Description of the task
Retype, word for word, every line of the records below starting at the one that contains "if (BLK_W > 5) begin : g_multi" and ending at the one that contains "assign cfg_ns_o = lut_word_i[bit_idx];"; include both of those lines and nothing more.

────────

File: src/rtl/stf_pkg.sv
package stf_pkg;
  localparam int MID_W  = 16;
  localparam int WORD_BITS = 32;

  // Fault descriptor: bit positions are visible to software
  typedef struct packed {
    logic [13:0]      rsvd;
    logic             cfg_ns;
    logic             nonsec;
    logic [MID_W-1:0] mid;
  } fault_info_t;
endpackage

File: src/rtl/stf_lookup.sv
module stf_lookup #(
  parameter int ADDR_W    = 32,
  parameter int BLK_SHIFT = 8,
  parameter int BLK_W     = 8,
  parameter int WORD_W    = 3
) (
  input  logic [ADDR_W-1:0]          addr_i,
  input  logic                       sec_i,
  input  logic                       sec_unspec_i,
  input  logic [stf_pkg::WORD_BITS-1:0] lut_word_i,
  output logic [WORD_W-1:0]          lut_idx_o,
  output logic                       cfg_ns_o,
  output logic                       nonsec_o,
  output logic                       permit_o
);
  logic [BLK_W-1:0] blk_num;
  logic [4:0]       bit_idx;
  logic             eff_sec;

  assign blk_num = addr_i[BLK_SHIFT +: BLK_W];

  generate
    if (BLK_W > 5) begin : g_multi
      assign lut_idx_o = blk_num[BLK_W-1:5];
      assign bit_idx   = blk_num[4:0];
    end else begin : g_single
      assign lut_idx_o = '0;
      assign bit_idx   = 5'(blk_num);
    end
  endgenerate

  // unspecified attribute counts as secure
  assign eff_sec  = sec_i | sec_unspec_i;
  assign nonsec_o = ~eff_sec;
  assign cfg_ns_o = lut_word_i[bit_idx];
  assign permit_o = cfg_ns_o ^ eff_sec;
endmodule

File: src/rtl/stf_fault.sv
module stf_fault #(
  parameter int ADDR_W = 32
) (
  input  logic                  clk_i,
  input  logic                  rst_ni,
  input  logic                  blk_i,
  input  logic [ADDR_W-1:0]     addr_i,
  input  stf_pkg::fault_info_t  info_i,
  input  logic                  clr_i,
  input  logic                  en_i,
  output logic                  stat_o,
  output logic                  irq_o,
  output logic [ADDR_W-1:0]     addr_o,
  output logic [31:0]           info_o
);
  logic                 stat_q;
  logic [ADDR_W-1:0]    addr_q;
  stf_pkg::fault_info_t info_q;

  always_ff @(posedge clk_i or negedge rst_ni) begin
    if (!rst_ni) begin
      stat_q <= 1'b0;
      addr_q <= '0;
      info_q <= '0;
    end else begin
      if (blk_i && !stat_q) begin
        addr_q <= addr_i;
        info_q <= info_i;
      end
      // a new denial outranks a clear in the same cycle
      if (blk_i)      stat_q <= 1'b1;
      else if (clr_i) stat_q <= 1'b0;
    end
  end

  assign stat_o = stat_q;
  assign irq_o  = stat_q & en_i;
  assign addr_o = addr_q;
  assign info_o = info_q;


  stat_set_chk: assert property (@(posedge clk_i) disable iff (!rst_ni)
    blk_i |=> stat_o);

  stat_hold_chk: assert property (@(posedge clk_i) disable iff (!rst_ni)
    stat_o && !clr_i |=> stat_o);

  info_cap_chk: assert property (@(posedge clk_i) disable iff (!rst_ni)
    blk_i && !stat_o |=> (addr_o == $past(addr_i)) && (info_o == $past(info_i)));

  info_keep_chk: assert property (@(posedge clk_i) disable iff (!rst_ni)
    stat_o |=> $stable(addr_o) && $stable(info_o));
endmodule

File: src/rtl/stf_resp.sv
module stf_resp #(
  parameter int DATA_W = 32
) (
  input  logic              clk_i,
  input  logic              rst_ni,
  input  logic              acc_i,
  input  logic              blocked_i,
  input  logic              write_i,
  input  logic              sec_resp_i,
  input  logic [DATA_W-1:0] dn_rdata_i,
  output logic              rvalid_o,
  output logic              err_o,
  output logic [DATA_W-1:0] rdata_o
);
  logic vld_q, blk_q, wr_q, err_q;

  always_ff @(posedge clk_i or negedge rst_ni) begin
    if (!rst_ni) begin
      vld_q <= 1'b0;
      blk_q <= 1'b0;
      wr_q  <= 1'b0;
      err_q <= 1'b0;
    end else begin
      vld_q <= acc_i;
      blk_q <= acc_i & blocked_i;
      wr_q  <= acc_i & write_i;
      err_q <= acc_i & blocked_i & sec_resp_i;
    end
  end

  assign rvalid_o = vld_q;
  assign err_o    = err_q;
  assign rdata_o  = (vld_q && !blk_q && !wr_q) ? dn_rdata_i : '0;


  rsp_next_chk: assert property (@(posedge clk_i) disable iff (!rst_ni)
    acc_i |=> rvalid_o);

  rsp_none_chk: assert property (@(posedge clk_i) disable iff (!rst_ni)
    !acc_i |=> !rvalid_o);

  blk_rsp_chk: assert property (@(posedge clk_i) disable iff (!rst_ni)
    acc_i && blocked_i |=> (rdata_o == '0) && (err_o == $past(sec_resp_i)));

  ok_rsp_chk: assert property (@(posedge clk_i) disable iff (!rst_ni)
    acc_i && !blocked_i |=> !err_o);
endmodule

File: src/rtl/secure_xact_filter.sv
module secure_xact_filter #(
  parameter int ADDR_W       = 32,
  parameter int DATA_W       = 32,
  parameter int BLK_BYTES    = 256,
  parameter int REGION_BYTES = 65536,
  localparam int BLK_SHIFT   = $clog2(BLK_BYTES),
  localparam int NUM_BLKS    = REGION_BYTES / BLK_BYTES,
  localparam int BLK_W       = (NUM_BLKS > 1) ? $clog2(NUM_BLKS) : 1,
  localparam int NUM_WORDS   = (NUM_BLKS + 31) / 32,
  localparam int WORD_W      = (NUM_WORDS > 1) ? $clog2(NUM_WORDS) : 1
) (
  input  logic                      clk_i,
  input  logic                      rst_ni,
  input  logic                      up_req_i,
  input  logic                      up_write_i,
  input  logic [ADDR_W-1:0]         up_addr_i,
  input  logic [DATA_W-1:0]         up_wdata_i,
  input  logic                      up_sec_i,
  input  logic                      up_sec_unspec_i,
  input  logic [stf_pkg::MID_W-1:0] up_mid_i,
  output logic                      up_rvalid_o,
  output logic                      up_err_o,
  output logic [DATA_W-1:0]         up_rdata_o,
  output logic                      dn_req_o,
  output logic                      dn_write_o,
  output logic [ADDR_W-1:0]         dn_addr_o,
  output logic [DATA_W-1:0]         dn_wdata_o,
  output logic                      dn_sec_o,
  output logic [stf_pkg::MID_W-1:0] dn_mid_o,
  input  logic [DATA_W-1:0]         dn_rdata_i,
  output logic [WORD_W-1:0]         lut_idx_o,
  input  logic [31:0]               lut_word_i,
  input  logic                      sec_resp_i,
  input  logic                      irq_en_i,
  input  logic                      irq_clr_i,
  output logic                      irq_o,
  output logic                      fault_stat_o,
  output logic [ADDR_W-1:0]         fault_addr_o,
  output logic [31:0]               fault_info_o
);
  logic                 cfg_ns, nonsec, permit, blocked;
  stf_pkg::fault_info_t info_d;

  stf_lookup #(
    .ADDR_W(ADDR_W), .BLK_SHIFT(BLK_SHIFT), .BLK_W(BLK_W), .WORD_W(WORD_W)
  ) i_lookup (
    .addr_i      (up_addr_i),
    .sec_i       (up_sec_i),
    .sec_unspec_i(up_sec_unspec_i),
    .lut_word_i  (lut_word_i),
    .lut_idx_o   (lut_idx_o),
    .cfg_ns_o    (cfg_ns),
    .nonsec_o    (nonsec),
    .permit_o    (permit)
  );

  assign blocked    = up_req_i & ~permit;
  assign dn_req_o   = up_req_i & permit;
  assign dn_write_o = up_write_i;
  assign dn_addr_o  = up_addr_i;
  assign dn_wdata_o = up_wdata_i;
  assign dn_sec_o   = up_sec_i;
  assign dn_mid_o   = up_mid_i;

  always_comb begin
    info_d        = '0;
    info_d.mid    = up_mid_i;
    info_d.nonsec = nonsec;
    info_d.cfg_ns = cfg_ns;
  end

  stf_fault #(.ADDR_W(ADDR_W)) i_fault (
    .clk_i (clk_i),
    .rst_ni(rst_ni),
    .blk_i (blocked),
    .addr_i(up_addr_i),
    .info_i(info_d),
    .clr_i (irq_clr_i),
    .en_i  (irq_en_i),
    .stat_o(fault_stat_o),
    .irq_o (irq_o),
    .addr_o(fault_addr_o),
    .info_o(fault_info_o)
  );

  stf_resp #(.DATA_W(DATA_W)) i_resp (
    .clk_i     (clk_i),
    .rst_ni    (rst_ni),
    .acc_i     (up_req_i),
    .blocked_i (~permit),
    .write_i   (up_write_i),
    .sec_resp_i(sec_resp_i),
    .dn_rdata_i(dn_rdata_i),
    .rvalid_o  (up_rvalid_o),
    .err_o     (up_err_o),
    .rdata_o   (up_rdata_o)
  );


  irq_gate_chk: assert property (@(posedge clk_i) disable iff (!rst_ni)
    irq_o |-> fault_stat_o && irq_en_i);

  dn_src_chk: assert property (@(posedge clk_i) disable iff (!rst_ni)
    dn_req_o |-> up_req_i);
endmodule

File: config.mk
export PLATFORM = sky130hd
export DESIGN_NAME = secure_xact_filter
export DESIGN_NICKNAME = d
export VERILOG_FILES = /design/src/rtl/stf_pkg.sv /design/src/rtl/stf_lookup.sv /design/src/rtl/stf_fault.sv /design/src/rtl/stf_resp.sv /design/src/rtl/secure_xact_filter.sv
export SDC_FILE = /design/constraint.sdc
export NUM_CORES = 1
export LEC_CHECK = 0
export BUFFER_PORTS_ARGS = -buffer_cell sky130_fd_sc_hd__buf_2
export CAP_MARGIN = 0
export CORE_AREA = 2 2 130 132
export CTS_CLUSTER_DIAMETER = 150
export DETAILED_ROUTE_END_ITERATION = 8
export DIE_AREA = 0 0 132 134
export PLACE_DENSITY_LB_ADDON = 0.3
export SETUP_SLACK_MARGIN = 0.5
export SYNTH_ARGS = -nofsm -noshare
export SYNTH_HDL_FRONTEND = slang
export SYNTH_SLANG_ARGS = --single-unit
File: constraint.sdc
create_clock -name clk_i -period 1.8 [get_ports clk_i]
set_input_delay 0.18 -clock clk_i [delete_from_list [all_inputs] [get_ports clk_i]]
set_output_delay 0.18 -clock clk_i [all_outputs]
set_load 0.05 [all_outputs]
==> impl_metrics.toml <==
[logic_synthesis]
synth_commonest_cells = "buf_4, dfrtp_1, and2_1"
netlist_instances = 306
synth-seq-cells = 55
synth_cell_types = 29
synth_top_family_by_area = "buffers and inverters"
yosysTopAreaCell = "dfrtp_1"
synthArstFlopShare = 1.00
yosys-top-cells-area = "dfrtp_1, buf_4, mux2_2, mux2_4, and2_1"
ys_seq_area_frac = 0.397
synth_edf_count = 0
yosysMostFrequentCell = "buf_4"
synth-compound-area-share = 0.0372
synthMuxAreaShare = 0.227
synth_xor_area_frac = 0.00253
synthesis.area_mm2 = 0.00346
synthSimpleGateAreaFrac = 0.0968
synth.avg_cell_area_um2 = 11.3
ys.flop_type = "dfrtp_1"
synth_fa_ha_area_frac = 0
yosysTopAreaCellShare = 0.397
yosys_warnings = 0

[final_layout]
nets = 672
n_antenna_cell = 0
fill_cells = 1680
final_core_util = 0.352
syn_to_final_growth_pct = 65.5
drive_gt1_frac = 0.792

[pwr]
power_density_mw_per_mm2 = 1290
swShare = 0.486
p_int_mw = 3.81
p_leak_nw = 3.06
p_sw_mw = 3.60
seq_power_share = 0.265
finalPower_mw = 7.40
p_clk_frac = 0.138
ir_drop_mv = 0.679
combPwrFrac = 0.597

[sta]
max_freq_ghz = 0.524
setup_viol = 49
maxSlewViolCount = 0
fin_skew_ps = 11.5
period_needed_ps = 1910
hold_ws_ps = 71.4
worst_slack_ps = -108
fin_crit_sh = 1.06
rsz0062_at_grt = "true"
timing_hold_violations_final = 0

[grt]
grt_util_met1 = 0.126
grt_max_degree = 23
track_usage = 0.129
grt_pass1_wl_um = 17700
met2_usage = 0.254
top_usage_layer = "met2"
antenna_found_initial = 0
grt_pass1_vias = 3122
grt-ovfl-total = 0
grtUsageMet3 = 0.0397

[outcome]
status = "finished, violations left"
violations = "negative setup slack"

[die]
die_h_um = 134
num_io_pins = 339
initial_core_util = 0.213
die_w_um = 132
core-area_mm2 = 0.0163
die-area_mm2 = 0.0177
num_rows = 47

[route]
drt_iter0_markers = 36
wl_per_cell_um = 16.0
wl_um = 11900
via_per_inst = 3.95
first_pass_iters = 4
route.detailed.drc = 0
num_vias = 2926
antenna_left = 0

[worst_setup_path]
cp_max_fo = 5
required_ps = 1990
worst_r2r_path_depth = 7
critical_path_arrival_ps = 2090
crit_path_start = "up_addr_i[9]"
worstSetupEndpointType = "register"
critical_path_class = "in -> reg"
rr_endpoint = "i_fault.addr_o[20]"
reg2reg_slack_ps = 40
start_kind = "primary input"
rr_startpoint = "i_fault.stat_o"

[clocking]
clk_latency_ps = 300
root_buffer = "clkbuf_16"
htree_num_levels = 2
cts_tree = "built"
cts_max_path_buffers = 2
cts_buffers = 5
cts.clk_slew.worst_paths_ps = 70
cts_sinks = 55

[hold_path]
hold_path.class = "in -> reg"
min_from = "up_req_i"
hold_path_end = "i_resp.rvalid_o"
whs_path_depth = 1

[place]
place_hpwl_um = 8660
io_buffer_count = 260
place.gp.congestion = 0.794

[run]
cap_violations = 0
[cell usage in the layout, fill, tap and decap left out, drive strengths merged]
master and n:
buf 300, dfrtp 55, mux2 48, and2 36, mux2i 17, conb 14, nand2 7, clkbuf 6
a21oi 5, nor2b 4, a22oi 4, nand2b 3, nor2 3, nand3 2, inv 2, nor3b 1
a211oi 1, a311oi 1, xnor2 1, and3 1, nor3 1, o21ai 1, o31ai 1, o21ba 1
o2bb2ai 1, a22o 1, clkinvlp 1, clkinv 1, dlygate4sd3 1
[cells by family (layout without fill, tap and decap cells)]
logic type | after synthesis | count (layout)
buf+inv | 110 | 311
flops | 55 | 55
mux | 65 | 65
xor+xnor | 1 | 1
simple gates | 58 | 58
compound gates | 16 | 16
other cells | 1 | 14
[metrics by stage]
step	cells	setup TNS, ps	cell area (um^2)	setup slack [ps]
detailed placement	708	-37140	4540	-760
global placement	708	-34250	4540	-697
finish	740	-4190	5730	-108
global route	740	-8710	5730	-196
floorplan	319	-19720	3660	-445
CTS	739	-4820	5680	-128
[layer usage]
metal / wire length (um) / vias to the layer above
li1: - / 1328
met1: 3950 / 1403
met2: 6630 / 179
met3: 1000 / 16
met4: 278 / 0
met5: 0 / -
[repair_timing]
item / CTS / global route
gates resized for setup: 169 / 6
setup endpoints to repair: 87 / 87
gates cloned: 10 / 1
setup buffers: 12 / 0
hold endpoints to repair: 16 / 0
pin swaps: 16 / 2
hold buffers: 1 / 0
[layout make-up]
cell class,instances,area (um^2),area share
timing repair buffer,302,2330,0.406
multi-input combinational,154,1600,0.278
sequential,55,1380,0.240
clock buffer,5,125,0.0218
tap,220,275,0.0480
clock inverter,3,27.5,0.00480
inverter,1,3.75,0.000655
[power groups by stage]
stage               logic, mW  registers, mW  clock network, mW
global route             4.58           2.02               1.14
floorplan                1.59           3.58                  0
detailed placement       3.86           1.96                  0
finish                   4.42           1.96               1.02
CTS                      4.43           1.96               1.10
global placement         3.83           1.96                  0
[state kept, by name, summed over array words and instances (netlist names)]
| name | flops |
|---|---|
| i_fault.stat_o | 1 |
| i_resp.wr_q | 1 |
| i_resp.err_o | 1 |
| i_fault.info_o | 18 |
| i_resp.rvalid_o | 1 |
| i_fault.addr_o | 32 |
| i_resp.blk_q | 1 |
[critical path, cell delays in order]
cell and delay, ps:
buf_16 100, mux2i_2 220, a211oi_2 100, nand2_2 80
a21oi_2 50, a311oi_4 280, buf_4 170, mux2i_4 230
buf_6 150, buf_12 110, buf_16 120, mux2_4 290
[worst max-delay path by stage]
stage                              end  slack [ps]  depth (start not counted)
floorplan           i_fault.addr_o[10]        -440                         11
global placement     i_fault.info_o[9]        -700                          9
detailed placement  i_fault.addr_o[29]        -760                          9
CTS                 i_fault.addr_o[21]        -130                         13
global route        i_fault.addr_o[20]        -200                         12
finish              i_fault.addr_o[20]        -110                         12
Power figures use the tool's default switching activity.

────────

Solution
    if (BLK_W > 5) begin : g_multi
      assign lut_idx_o = blk_num[BLK_W-1:5];
      assign bit_idx   = blk_num[4:0];
    end else begin : g_single
      assign lut_idx_o = '0;
      assign bit_idx   = 5'(blk_num);
    end
  endgenerate

  // unspecified attribute counts as secure
  assign eff_sec  = sec_i | sec_unspec_i;
  assign nonsec_o = ~eff_sec;
  assign cfg_ns_o = lut_word_i[bit_idx];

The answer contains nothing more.